(Saved entries)
########################################

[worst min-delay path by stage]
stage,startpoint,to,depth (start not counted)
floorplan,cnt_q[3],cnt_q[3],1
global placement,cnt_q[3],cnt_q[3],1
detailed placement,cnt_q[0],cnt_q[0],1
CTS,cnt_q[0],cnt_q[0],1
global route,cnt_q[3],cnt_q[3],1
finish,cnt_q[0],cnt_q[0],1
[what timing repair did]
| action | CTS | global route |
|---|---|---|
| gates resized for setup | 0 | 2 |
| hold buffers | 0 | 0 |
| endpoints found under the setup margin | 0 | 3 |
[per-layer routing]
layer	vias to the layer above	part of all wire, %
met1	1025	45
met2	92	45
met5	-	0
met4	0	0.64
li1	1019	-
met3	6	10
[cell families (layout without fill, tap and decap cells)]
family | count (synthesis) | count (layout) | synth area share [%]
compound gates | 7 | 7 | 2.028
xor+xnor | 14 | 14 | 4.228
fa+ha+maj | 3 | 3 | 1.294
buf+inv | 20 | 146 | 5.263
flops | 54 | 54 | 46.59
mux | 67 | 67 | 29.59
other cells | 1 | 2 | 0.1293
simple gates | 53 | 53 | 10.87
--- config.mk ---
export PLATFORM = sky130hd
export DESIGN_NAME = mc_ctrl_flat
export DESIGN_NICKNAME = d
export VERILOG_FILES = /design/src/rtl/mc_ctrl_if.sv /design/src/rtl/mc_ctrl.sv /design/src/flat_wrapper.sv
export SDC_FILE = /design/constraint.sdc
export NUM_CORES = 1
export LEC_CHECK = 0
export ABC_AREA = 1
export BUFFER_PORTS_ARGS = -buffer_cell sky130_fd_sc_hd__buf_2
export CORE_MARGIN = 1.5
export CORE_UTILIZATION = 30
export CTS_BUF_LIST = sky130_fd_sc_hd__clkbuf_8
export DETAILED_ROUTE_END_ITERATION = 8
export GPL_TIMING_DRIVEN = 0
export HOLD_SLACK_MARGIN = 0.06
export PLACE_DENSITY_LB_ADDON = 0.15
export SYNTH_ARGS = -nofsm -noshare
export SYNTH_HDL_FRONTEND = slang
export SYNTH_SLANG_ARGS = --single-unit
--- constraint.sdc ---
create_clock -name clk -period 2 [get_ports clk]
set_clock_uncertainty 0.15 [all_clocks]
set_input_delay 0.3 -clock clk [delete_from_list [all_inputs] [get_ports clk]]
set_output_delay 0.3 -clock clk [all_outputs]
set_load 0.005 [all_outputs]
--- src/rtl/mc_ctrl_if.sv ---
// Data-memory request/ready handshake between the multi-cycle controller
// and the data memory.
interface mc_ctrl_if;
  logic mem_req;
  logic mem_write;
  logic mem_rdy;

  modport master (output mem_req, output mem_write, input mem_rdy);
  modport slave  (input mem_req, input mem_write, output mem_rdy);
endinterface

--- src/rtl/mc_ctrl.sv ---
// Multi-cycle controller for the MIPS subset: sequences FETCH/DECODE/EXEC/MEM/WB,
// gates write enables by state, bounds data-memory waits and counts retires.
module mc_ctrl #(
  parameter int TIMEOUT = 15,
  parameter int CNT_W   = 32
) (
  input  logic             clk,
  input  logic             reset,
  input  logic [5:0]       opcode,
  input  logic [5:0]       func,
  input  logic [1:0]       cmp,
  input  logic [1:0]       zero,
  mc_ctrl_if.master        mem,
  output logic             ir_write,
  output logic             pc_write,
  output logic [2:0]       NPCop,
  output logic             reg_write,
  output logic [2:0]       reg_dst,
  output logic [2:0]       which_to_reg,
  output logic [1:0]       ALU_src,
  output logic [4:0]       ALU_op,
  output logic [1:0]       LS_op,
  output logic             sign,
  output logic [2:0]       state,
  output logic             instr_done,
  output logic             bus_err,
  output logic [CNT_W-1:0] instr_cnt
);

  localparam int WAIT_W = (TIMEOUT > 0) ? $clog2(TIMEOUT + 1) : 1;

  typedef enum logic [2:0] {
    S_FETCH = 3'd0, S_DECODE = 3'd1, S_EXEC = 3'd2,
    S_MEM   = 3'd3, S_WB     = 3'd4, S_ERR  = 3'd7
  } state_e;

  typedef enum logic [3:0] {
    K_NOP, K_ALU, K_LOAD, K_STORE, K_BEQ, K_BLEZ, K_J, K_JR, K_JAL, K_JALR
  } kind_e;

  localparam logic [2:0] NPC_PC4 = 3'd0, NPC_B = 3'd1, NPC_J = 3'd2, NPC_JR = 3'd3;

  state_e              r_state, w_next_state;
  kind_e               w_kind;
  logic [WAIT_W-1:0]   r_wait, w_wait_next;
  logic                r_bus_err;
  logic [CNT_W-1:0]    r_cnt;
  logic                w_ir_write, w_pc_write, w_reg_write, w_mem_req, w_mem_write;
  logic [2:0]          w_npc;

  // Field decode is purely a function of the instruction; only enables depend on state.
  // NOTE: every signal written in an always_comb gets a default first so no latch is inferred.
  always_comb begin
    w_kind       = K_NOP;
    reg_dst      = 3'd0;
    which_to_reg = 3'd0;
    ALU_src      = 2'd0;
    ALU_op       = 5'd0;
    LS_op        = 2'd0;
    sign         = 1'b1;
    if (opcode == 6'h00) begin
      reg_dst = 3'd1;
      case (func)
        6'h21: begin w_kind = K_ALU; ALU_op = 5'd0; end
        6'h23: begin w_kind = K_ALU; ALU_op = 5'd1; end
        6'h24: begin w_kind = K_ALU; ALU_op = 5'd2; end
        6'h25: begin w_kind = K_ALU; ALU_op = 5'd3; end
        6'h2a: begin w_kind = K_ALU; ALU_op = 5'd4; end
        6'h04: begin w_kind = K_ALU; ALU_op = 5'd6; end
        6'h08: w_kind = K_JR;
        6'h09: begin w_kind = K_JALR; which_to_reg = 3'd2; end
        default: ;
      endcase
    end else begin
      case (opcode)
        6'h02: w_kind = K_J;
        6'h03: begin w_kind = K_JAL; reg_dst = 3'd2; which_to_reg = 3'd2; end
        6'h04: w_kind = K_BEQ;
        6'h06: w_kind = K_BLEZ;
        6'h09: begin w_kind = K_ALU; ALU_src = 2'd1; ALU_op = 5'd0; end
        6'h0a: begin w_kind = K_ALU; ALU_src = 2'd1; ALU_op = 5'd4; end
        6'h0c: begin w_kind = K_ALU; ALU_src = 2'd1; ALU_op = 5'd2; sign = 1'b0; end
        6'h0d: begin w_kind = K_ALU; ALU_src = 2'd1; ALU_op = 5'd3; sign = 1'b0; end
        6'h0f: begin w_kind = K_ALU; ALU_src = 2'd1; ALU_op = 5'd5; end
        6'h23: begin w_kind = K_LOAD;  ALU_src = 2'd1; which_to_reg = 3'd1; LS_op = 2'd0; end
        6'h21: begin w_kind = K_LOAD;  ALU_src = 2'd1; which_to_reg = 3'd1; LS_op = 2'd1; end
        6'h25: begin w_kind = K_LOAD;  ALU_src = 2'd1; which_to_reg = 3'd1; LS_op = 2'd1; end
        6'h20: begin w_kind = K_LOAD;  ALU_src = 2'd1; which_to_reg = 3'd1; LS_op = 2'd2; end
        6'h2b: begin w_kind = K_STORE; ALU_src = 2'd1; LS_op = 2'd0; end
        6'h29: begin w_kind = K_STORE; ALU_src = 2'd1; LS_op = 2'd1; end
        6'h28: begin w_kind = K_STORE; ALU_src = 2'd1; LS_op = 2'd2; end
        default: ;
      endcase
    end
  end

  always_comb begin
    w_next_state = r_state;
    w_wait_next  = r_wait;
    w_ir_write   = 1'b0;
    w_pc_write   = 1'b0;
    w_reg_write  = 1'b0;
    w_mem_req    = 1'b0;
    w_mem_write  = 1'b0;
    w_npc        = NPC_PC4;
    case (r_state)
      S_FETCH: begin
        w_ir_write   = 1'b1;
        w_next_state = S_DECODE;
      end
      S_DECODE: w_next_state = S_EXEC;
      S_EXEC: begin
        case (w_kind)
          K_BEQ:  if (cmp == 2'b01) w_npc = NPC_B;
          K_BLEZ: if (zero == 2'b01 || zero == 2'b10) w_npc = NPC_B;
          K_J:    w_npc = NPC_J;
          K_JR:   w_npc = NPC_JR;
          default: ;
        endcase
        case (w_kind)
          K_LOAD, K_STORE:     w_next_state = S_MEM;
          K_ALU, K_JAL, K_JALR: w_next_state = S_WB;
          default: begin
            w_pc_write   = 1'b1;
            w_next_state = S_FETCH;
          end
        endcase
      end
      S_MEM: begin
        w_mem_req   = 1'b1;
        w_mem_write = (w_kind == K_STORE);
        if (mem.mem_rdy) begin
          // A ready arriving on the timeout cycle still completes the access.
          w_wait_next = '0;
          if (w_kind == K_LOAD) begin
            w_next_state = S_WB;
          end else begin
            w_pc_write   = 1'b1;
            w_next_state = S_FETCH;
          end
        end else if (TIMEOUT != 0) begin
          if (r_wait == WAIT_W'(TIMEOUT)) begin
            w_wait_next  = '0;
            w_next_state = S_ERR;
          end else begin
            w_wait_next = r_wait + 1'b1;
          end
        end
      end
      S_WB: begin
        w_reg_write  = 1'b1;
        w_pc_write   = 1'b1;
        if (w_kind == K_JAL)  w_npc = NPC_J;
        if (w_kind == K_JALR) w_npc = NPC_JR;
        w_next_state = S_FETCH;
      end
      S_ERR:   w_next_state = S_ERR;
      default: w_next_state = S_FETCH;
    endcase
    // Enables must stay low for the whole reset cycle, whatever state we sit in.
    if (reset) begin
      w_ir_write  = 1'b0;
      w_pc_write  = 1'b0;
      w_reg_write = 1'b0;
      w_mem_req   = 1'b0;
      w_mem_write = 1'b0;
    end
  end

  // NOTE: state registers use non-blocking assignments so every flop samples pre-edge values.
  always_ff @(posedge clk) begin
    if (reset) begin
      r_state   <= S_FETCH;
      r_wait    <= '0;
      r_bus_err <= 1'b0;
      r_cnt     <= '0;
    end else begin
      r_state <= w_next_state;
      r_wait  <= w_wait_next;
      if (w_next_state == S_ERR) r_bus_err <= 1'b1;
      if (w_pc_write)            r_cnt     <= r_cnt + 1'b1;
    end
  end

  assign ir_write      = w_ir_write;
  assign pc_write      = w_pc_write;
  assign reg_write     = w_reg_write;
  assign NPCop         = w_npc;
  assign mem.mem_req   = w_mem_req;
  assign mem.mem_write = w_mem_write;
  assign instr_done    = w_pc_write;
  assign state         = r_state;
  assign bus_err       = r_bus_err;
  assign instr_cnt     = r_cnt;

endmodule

########################################

### TASK BRIEF
With the line holding "floorplan,cnt_q[3],cnt_q[3],1" as the first and the line holding "mux | 67 | 67 | 29.59" as the last, set down that range of the entries above exactly, and nothing else.

### TASK OUTPUT
floorplan,cnt_q[3],cnt_q[3],1
global placement,cnt_q[3],cnt_q[3],1
detailed placement,cnt_q[0],cnt_q[0],1
CTS,cnt_q[0],cnt_q[0],1
global route,cnt_q[3],cnt_q[3],1
finish,cnt_q[0],cnt_q[0],1
[what timing repair did]
| action | CTS | global route |
|---|---|---|
| gates resized for setup | 0 | 2 |
| hold buffers | 0 | 0 |
| endpoints found under the setup margin | 0 | 3 |
[per-layer routing]
layer	vias to the layer above	part of all wire, %
met1	1025	45
met2	92	45
met5	-	0
met4	0	0.64
li1	1019	-
met3	6	10
[cell families (layout without fill, tap and decap cells)]
family | count (synthesis) | count (layout) | synth area share [%]
compound gates | 7 | 7 | 2.028
xor+xnor | 14 | 14 | 4.228
fa+ha+maj | 3 | 3 | 1.294
buf+inv | 20 | 146 | 5.263
flops | 54 | 54 | 46.59
mux | 67 | 67 | 29.59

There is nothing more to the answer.